PROMPT: For this exercise, reproduce the entries below exactly, but only from the line containing "part / internal" through the line containing "Combinational: 0.0000617 /", both included.

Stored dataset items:
════════════════════

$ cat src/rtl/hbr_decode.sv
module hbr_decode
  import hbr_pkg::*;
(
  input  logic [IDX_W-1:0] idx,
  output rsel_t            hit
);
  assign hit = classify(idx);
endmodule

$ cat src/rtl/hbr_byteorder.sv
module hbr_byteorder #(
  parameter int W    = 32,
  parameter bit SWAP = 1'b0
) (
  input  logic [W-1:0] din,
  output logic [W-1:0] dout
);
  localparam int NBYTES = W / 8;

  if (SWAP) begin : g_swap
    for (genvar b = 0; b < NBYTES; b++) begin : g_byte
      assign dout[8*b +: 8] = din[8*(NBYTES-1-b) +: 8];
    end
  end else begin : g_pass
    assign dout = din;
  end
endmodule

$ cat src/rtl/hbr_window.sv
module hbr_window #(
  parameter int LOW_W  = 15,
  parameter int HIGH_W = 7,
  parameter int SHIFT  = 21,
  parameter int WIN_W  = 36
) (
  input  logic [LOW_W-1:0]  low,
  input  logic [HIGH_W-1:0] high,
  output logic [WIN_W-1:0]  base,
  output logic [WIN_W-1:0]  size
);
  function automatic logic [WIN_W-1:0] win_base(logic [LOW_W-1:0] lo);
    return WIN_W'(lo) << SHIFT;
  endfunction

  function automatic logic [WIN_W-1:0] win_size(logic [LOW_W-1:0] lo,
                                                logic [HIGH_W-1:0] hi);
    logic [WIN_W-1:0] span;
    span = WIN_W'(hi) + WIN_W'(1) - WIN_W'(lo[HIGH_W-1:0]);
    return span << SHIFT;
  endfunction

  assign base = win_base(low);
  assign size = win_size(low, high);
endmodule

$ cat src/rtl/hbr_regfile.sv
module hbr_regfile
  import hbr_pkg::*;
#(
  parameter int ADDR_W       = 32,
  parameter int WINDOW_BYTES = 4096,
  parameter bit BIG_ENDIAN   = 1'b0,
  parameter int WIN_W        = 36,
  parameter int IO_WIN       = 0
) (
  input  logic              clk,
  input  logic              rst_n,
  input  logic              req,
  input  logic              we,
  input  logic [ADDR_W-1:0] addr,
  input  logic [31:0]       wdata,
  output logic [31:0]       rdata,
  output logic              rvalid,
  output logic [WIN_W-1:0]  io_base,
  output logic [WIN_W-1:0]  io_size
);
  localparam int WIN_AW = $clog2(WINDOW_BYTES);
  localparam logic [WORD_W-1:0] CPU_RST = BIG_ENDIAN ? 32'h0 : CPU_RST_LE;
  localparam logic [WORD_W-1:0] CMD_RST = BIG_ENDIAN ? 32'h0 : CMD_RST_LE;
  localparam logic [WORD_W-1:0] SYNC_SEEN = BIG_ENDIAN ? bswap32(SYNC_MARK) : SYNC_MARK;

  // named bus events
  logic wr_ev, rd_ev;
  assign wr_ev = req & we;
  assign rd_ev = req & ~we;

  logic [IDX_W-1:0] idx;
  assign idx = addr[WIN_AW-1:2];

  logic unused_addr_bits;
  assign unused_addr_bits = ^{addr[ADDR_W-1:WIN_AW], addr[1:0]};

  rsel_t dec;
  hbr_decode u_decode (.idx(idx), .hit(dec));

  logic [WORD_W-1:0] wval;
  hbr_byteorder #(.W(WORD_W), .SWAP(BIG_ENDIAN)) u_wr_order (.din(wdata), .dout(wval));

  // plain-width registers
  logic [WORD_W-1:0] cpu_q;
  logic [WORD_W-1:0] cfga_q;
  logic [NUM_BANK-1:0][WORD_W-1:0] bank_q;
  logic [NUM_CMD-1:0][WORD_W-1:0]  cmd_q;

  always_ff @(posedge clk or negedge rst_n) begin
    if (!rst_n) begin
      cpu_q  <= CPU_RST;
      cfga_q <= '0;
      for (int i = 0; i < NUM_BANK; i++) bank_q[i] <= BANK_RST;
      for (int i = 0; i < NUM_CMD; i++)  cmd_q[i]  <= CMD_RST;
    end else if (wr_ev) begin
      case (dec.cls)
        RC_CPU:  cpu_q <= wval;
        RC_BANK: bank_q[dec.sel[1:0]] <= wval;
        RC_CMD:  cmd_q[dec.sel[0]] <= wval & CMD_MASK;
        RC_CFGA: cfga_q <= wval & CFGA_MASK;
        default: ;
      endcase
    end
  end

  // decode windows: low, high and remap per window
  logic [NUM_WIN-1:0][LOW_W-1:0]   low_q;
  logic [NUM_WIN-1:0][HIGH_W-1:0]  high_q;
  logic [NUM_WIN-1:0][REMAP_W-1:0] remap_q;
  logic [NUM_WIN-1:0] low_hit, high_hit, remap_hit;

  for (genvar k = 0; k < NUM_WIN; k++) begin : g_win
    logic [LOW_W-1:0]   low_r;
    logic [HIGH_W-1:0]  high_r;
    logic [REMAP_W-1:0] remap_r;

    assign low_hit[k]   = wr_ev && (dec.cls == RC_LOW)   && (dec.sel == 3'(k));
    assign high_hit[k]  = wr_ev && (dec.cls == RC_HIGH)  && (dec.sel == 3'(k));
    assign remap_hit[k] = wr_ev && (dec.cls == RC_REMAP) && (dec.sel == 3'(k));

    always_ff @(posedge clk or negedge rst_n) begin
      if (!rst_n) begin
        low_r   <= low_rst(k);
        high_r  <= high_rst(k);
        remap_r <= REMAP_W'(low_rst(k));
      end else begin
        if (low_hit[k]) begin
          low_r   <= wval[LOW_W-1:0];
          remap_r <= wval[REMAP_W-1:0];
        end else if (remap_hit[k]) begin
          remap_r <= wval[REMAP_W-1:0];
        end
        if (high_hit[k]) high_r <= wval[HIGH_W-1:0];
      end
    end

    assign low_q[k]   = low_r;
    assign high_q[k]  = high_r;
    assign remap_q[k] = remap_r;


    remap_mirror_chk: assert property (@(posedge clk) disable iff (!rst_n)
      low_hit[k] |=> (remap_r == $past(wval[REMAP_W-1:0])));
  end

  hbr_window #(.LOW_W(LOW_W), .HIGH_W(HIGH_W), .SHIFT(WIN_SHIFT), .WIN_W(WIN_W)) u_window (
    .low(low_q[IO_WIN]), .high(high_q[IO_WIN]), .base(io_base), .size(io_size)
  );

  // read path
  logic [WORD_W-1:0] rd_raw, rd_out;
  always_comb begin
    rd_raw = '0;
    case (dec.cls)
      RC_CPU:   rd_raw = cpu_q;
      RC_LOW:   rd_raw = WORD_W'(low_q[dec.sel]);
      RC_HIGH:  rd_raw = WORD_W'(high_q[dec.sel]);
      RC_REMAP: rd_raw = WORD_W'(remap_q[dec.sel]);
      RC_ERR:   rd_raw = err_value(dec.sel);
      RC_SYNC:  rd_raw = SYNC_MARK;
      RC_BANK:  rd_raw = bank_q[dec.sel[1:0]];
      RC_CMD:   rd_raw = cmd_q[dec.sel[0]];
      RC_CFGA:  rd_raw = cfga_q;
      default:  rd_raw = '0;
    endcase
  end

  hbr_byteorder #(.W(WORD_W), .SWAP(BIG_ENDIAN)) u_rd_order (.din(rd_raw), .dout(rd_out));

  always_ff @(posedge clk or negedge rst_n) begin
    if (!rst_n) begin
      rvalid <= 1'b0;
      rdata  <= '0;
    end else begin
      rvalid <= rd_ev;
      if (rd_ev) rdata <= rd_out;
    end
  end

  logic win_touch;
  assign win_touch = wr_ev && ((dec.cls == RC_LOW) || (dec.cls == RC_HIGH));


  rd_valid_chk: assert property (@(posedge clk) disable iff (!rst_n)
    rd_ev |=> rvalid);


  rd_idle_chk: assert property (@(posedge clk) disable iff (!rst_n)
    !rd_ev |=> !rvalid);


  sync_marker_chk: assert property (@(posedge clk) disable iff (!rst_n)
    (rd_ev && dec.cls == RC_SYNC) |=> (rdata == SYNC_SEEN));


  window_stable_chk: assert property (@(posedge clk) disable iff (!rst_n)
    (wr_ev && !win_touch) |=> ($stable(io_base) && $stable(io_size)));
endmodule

════════════════════

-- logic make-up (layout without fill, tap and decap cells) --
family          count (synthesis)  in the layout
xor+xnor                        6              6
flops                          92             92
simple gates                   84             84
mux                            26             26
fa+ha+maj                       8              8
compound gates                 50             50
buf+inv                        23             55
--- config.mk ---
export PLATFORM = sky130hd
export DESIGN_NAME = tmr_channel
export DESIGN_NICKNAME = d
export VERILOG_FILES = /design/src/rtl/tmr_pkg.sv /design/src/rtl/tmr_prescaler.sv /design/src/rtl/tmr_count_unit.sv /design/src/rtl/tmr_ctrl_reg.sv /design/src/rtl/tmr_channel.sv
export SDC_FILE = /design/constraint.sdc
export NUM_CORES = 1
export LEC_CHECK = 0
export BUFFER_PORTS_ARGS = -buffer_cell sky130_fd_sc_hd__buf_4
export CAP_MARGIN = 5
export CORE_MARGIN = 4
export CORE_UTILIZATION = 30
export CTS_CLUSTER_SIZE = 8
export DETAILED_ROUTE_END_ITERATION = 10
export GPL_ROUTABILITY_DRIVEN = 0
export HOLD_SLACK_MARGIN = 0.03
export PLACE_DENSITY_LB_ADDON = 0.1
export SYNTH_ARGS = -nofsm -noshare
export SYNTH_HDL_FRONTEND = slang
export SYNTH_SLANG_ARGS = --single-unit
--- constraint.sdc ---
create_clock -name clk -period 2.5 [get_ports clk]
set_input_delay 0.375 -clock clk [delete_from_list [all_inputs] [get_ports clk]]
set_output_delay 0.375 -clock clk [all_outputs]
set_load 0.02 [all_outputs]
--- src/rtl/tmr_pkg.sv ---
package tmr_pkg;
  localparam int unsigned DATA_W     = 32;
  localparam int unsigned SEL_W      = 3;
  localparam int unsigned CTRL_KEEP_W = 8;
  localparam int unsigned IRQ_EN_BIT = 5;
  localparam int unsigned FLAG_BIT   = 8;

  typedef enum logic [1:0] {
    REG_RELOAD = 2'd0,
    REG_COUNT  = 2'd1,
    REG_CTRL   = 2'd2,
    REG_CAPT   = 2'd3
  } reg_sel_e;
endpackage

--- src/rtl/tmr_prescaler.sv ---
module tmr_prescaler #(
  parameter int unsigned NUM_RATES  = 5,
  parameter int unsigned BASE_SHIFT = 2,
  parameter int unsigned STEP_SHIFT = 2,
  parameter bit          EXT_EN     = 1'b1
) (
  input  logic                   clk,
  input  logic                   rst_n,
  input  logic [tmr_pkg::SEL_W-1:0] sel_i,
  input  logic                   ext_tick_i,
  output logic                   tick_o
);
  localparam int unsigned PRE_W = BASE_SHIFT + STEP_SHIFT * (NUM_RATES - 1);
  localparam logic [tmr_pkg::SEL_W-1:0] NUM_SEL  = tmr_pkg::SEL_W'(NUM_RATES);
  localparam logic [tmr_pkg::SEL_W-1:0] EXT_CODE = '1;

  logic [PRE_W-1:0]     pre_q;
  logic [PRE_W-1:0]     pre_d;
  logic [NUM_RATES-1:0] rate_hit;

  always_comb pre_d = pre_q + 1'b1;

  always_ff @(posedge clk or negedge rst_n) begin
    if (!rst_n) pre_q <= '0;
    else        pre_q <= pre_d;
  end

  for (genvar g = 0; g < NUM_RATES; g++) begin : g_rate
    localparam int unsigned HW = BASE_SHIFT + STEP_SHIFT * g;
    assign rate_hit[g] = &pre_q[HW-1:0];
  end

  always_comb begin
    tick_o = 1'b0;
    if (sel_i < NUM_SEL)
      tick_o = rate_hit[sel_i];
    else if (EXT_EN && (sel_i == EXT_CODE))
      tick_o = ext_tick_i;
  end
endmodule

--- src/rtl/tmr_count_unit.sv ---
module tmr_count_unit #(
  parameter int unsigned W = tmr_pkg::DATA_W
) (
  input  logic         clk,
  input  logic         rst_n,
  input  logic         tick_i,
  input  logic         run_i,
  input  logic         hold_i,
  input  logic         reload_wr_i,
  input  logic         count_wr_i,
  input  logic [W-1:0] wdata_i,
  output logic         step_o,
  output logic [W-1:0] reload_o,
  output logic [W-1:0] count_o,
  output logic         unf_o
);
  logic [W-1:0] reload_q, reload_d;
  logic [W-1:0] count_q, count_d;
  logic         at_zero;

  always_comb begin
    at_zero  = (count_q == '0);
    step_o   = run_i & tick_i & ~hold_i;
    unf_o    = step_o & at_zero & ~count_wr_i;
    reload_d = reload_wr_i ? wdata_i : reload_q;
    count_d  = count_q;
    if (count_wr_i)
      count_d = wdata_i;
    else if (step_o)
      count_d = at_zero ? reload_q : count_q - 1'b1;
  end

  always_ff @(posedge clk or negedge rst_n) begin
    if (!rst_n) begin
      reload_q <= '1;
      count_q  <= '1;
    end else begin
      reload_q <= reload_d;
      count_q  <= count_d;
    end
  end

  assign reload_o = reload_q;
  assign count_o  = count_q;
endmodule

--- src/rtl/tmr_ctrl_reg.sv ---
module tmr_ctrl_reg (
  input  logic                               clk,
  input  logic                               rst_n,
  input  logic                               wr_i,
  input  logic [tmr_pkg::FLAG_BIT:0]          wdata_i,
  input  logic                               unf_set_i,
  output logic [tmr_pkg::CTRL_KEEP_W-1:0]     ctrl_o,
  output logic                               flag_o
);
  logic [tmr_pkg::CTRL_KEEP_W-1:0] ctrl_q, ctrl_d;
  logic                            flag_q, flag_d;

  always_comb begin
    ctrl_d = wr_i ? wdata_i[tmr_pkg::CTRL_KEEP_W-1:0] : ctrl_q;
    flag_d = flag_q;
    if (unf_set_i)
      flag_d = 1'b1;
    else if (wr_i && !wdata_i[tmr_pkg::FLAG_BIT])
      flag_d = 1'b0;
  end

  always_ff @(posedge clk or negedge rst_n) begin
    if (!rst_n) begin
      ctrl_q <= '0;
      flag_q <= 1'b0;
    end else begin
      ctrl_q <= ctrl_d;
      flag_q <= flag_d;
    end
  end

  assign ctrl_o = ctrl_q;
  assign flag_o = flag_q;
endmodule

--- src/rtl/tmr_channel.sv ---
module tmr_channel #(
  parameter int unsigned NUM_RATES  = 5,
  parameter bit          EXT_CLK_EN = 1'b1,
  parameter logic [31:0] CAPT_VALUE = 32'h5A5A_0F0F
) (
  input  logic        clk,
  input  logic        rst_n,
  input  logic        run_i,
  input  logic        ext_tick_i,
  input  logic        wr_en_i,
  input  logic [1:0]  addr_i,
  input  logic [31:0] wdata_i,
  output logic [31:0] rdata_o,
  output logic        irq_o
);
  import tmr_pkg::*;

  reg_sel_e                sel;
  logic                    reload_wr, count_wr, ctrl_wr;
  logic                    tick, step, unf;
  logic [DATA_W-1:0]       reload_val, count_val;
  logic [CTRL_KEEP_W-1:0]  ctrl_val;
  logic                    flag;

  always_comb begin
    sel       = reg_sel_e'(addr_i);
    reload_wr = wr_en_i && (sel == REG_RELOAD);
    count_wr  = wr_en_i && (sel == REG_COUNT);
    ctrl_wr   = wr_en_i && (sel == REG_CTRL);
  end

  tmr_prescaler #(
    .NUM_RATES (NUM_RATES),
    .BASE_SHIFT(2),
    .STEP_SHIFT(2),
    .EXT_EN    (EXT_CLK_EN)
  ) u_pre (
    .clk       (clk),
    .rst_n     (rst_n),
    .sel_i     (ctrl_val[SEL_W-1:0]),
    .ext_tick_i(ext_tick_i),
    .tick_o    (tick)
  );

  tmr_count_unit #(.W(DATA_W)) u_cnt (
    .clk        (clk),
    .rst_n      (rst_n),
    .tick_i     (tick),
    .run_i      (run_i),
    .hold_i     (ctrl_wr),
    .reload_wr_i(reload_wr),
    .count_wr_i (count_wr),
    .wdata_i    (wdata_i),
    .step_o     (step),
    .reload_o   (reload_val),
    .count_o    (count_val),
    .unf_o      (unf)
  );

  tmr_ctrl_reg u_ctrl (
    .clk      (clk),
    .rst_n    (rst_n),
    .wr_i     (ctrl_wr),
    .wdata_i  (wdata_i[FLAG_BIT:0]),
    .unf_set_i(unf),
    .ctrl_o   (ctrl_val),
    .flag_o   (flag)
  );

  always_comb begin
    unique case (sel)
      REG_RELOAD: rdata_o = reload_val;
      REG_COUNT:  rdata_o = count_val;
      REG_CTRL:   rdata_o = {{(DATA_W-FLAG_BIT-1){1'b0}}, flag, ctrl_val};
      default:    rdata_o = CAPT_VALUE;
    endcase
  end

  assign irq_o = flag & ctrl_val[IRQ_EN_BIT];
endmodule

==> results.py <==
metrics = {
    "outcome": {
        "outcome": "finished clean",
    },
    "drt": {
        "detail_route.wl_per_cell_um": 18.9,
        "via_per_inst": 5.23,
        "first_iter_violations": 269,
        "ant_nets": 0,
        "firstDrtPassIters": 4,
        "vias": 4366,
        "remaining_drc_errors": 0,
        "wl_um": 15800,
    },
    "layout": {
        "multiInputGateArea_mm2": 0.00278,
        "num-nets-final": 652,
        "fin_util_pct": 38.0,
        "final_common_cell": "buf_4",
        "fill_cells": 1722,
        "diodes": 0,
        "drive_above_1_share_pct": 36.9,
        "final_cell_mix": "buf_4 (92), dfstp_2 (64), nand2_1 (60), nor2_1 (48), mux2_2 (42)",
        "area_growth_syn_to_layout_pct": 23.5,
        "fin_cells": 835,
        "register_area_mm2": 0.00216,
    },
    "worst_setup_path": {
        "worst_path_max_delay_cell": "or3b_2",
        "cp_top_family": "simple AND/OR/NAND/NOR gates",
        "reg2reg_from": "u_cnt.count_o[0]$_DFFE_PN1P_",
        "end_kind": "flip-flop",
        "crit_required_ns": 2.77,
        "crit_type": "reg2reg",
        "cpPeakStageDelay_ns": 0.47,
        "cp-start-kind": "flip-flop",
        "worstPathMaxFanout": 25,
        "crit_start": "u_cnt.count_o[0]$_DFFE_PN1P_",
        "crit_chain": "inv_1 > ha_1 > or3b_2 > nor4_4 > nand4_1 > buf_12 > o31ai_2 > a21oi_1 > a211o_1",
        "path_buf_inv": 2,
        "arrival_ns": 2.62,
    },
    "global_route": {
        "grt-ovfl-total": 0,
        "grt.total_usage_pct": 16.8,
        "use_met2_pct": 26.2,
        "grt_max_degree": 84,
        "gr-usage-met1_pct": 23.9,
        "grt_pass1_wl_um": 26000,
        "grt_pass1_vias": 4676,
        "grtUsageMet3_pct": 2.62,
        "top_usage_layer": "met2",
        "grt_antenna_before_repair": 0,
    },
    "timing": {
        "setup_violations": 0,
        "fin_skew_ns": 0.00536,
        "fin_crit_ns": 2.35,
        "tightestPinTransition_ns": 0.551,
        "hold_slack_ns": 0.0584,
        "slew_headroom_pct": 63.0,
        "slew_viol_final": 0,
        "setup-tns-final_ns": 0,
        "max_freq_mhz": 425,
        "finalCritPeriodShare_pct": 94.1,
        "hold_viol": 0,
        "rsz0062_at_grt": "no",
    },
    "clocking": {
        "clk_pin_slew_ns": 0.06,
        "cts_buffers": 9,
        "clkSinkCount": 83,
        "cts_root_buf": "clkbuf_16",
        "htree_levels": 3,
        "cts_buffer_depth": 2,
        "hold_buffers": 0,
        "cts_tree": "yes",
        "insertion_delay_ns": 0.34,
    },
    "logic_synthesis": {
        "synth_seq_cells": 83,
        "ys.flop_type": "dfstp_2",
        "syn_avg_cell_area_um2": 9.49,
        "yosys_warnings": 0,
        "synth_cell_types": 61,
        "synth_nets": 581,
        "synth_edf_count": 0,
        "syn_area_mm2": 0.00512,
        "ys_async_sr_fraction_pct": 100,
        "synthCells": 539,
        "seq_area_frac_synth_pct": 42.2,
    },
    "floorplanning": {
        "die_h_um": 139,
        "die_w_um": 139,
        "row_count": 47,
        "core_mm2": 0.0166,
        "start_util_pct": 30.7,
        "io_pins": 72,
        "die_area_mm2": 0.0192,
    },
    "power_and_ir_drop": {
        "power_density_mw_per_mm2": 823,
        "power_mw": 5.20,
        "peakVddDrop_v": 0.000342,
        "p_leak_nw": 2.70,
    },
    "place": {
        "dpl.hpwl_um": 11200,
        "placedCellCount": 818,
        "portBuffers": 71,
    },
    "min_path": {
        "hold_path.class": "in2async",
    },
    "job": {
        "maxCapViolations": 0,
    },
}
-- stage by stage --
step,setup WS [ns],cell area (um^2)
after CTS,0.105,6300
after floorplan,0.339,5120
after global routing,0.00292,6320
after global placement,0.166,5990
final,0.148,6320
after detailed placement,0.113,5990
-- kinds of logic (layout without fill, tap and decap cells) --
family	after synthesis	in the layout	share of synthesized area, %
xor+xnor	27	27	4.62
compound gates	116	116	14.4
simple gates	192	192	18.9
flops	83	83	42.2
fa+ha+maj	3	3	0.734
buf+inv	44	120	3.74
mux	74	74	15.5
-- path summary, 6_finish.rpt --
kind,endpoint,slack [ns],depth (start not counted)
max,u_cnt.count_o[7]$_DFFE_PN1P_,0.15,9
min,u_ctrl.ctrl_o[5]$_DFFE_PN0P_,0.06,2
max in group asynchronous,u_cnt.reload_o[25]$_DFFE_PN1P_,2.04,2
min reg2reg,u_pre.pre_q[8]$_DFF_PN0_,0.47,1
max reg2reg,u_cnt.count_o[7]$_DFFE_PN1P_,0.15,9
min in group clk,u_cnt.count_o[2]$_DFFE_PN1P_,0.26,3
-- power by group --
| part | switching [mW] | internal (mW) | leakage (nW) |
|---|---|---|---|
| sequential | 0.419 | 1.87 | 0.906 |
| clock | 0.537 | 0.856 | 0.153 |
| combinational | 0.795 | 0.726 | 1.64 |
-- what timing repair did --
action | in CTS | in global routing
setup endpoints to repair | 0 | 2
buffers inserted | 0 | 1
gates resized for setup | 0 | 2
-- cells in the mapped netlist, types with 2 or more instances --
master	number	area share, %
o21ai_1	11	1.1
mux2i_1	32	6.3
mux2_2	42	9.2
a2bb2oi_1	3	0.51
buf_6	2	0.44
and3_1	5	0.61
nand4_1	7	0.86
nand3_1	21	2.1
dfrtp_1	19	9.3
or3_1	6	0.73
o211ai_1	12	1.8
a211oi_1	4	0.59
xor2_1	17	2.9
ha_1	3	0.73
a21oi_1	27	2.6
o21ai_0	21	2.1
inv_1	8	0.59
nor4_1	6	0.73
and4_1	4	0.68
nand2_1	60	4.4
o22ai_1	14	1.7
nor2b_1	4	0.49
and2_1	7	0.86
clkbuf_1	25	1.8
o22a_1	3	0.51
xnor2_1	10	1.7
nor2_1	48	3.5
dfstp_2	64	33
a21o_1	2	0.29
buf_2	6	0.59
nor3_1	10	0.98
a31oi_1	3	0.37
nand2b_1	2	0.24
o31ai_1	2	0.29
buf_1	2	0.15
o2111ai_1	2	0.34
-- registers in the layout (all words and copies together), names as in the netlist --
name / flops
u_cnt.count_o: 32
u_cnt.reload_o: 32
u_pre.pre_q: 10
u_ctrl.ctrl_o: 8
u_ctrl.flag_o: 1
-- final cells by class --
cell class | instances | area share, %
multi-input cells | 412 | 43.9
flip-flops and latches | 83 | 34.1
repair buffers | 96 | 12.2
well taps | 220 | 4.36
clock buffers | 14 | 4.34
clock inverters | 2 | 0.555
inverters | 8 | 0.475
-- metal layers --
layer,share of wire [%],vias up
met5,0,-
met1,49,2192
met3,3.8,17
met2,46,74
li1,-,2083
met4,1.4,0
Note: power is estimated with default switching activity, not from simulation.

════════════════════

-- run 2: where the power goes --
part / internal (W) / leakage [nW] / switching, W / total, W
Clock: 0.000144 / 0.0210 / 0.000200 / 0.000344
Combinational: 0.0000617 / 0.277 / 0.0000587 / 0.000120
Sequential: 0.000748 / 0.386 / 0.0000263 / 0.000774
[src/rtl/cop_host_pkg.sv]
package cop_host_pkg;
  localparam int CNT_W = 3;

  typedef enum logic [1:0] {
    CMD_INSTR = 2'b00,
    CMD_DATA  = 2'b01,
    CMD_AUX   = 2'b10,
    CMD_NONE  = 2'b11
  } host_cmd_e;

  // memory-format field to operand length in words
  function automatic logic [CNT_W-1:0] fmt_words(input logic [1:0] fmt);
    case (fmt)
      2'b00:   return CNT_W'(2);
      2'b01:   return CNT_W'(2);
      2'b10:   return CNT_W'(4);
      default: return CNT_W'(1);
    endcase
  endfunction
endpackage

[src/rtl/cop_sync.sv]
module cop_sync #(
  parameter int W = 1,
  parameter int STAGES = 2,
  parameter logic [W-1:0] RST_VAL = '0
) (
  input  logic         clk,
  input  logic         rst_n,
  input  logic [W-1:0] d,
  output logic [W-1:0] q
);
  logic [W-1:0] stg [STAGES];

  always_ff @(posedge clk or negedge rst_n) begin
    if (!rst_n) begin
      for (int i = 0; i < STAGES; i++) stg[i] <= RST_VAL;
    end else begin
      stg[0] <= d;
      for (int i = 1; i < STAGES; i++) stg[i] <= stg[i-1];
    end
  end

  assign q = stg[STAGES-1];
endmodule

════════════════════

REPLY:
part / internal (W) / leakage [nW] / switching, W / total, W
Clock: 0.000144 / 0.0210 / 0.000200 / 0.000344
Combinational: 0.0000617 / 0.277 / 0.0000587 / 0.000120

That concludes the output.